Prompt:
Beneath this instruction is a block of data; output from it exactly the lines that run from the one containing "t_end && c_le7;" through the one containing "wire [14:0] k_src", inclusive.

* * *

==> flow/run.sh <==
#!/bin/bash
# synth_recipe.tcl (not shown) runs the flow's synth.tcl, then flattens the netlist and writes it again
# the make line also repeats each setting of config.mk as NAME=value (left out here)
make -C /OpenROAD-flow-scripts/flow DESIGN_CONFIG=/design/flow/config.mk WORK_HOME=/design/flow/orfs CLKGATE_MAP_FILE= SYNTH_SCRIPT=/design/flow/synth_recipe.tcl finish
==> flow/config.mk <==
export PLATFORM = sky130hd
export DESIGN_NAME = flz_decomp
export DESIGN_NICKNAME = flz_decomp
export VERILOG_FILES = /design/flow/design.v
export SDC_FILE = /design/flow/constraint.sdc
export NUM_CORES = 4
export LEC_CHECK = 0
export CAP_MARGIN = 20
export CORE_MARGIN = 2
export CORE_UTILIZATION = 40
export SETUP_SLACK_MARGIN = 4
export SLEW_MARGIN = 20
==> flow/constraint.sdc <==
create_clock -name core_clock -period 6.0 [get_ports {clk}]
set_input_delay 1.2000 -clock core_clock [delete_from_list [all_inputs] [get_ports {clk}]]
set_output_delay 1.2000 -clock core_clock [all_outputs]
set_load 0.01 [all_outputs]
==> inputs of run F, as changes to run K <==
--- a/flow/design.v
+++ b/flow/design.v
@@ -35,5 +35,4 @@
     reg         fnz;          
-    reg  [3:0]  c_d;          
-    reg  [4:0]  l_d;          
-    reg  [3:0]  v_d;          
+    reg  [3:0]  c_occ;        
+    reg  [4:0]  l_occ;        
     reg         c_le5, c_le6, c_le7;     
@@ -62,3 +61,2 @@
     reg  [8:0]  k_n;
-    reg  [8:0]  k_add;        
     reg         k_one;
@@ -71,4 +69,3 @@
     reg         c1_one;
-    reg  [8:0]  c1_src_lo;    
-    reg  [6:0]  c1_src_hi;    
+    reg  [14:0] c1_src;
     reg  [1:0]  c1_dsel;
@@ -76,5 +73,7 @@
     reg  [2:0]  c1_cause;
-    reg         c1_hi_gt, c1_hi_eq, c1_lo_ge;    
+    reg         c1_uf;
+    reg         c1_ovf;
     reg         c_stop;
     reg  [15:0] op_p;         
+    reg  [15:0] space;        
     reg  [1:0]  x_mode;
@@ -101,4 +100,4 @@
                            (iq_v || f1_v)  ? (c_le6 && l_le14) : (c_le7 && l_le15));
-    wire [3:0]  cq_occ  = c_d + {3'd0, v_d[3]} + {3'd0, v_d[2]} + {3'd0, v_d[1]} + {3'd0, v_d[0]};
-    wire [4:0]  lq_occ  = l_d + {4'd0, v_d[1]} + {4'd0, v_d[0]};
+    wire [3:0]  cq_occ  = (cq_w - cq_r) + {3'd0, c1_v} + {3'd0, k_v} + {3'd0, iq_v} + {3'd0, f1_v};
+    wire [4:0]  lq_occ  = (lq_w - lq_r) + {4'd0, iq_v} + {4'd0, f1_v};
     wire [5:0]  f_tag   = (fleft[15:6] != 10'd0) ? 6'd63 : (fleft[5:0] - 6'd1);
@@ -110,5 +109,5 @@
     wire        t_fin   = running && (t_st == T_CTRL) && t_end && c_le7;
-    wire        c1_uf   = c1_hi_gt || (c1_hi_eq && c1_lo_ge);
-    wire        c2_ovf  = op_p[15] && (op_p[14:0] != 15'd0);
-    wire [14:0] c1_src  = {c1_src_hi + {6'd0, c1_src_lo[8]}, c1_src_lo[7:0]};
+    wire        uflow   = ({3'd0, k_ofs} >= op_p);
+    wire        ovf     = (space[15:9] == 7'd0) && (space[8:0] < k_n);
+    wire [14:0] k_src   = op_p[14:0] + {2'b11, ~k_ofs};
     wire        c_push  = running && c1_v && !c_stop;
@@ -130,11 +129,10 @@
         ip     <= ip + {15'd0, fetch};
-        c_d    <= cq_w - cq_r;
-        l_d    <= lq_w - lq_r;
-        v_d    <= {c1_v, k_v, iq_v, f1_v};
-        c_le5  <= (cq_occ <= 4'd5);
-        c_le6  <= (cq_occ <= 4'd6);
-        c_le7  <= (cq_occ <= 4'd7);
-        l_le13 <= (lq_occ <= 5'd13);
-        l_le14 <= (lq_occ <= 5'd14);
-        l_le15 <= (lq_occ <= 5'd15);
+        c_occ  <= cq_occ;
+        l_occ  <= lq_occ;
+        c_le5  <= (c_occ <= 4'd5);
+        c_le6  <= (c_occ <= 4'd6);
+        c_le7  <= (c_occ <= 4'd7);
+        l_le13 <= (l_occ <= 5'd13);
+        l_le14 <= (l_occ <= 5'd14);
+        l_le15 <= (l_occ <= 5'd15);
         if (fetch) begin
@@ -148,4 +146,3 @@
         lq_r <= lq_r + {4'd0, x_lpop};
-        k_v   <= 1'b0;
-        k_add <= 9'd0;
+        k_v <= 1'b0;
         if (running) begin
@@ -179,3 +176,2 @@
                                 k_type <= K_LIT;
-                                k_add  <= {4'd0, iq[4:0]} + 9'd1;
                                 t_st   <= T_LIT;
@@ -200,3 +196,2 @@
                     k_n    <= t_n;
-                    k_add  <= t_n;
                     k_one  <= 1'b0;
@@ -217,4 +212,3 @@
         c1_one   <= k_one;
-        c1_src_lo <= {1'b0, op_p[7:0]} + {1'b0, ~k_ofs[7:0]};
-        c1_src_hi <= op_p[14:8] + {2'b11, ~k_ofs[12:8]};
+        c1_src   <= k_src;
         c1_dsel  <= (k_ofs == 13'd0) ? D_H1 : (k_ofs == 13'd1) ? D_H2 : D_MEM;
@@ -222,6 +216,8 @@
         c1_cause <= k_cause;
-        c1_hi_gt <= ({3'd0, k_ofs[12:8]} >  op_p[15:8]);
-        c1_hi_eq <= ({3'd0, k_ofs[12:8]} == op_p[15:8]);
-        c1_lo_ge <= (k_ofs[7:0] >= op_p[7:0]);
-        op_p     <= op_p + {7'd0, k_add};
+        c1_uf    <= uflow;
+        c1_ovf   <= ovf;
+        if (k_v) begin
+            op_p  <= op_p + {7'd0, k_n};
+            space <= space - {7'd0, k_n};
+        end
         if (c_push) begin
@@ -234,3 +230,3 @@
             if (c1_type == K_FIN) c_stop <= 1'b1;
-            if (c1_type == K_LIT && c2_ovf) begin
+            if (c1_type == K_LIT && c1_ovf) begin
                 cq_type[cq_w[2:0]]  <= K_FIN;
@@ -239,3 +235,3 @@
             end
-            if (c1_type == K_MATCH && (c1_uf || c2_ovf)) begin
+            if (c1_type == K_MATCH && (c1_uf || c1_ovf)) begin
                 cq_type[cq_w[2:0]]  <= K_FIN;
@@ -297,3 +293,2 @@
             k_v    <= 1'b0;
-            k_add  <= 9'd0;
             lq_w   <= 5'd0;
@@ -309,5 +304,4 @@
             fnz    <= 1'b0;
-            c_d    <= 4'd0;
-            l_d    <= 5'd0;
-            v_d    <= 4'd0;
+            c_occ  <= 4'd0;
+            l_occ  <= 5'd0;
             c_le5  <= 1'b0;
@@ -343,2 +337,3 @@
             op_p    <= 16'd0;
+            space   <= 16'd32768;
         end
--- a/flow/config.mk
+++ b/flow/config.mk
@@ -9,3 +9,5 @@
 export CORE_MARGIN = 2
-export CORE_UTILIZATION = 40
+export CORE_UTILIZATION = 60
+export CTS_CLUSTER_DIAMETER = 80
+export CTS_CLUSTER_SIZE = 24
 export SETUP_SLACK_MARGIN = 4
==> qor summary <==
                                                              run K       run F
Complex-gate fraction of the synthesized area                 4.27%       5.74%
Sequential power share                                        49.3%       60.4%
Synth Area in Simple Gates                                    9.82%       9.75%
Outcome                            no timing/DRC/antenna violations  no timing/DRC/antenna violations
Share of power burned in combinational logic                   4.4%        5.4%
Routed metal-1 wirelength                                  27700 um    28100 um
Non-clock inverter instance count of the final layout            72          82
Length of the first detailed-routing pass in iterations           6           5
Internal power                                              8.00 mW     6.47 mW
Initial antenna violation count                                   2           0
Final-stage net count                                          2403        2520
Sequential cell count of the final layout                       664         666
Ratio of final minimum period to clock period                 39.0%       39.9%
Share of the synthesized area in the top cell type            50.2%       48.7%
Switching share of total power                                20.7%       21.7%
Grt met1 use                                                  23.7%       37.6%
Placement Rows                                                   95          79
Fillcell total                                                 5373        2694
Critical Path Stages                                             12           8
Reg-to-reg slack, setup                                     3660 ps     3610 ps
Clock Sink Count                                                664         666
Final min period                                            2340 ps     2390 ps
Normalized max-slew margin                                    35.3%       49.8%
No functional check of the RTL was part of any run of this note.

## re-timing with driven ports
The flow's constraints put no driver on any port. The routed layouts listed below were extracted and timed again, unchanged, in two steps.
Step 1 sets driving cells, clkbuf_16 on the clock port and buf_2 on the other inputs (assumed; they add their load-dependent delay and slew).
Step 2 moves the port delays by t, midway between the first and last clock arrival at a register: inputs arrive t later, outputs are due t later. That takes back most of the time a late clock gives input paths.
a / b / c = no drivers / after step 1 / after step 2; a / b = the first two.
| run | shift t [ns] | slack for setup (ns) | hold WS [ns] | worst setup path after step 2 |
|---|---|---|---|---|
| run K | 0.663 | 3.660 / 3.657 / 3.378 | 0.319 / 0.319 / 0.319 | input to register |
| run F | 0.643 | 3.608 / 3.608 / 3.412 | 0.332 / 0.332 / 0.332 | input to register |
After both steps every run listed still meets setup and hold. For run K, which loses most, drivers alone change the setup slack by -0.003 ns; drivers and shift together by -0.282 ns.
From an optimization exercise on the open Yosys and OpenROAD flow, aimed at small area; shortcuts taken in it are not production practice. RTL that was checked went through simulation tests only; none was proved equivalent to the original. Function not checked in run 2: the RTL went through the layout flow alone. Power is estimated from default activity; no workload was simulated. No driver is modelled on the clock port, so clocking that relies on it looks cheaper here than on a real chip.

<file path="flow/run.sh">
#!/bin/bash
# synth_recipe.tcl (not shown) runs the flow's synth.tcl, then flattens the netlist and writes it again
# the make line also repeats each setting of config.mk as NAME=value (left out here)
make -C /OpenROAD-flow-scripts/flow DESIGN_CONFIG=/design/flow/config.mk WORK_HOME=/design/flow/orfs CLKGATE_MAP_FILE= SYNTH_SCRIPT=/design/flow/synth_recipe.tcl finish
</file>
<file path="flow/config.mk">
export PLATFORM = sky130hd
export DESIGN_NAME = debounce_vertical_counter
export DESIGN_NICKNAME = debounce_vertical_counter
export VERILOG_FILES = /design/flow/design.v
export SDC_FILE = /design/flow/constraint.sdc
export NUM_CORES = 4
export LEC_CHECK = 0
export CAP_MARGIN = 20
export CORE_MARGIN = 2
export CORE_UTILIZATION = 40
export SLEW_MARGIN = 20
</file>
<file path="flow/constraint.sdc">
create_clock -name core_clock -period 10.0 [get_ports {clk}]
set_input_delay 2.0000 -clock core_clock [delete_from_list [all_inputs] [get_ports {clk}]]
set_output_delay 2.0000 -clock core_clock [all_outputs]
set_load 0.01 [all_outputs]
</file>
From an optimization exercise on the open Yosys and OpenROAD flow, aimed at small area, a short achievable clock period and few clock cycles; shortcuts taken in it are not production practice. At most, simulation tests tie the RTL to the original design; equivalence was not proved. No activity file was given, so power comes from the tool's default toggle rates.

== red ==
Design hexsum, start of the top module:
module hexsum (
    input  wire        clk,
    input  wire        rst,
    input  wire        cmd_valid,
    output wire        cmd_ready,
    input  wire [39:0] cmd_word,
    input  wire [9:0]  cmd_len,
    input  wire        in_valid,
    output wire        in_ready,
    input  wire [7:0]  in_data,
    output reg         rsp_valid,
    input  wire        rsp_ready,
    output reg  [3:0]  rsp_status,
    output reg  [31:0] rsp_value,
    output reg  [9:0]  rsp_len,
    output reg         out_valid,
    input  wire        out_ready,
    output reg  [7:0]  out_data
);
clock: 9.0 ns
lec_check: 0
cap_margin: 20
core_margin: 2
core_utilization: 40
cts_cluster_diameter: 100
cts_cluster_size: 24
setup_slack_margin: 5
slew_margin: 20
standard.sh (not shown) runs the stock make flow with config.mk's settings and CLKGATE_MAP_FILE= SYNTH_SCRIPT=/design/flow/synth_recipe.tcl, a recipe that flattens the netlist after the stock synthesis.
==> flow/flow/run.sh <==
#!/bin/bash
set -euo pipefail
sed 's/SETUP_SLACK_MARGIN=[0-9.]*/SETUP_SLACK_MARGIN=6/' standard.sh > standard_m6.sh
grep -q 'SETUP_SLACK_MARGIN=6 ' standard_m6.sh
bash standard_m6.sh > flow.log 2>&1
Testbench counts of red, summed over its fixed seeds: cycles 29,474.
Edits applied to the flow inputs when going from red to blue:
==> flow/run.sh (new file) <==
#!/bin/bash
# synth_recipe.tcl (not shown) runs the flow's synth.tcl, then flattens the netlist and writes it again
# the make line also repeats each setting of config.mk as NAME=value (left out here)
make -C /OpenROAD-flow-scripts/flow DESIGN_CONFIG=/design/flow/config.mk WORK_HOME=/design/flow/orfs CLKGATE_MAP_FILE= SYNTH_SCRIPT=/design/flow/synth_recipe.tcl finish
removed: flow/flow/run.sh
removed: flow/standard.sh
Results
- Delta (blue minus red): final routed wirelength across all metal layers fell 1.3%; combinational power fell about 9%.
- Non-clock buffer count (lower): blue
- Relative to red, share of layout cells above drive strength 1 has decreased by 4.7 points in blue.

Another version of the RTL of hexsum (not shown whole).
Size in the first run: roughly 3500 cells after synthesis, ~0.058 mm^2 of cells after synthesis.
clock: 9.0 ns
lec_check: 0
cap_margin: 20
core_margin: 2
core_utilization: 40
cts_cluster_diameter: 100
cts_cluster_size: 24
setup_slack_margin: 5
slew_margin: 20
==> flow/flow/run.sh <==
#!/bin/bash
set -euo pipefail
sed 's/SETUP_SLACK_MARGIN=[0-9.]*/SETUP_SLACK_MARGIN=6/' standard.sh > standard_m6.sh
grep -q 'SETUP_SLACK_MARGIN=6 ' standard_m6.sh
bash standard_m6.sh > flow.log 2>&1
Testbench counts at the start, summed over its fixed seeds: cycles 30,517.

* * *

Result for this task:
     wire        t_fin   = running && (t_st == T_CTRL) && t_end && c_le7;
-    wire        c1_uf   = c1_hi_gt || (c1_hi_eq && c1_lo_ge);
-    wire        c2_ovf  = op_p[15] && (op_p[14:0] != 15'd0);
-    wire [14:0] c1_src  = {c1_src_hi + {6'd0, c1_src_lo[8]}, c1_src_lo[7:0]};
+    wire        uflow   = ({3'd0, k_ofs} >= op_p);
+    wire        ovf     = (space[15:9] == 7'd0) && (space[8:0] < k_n);
+    wire [14:0] k_src   = op_p[14:0] + {2'b11, ~k_ofs};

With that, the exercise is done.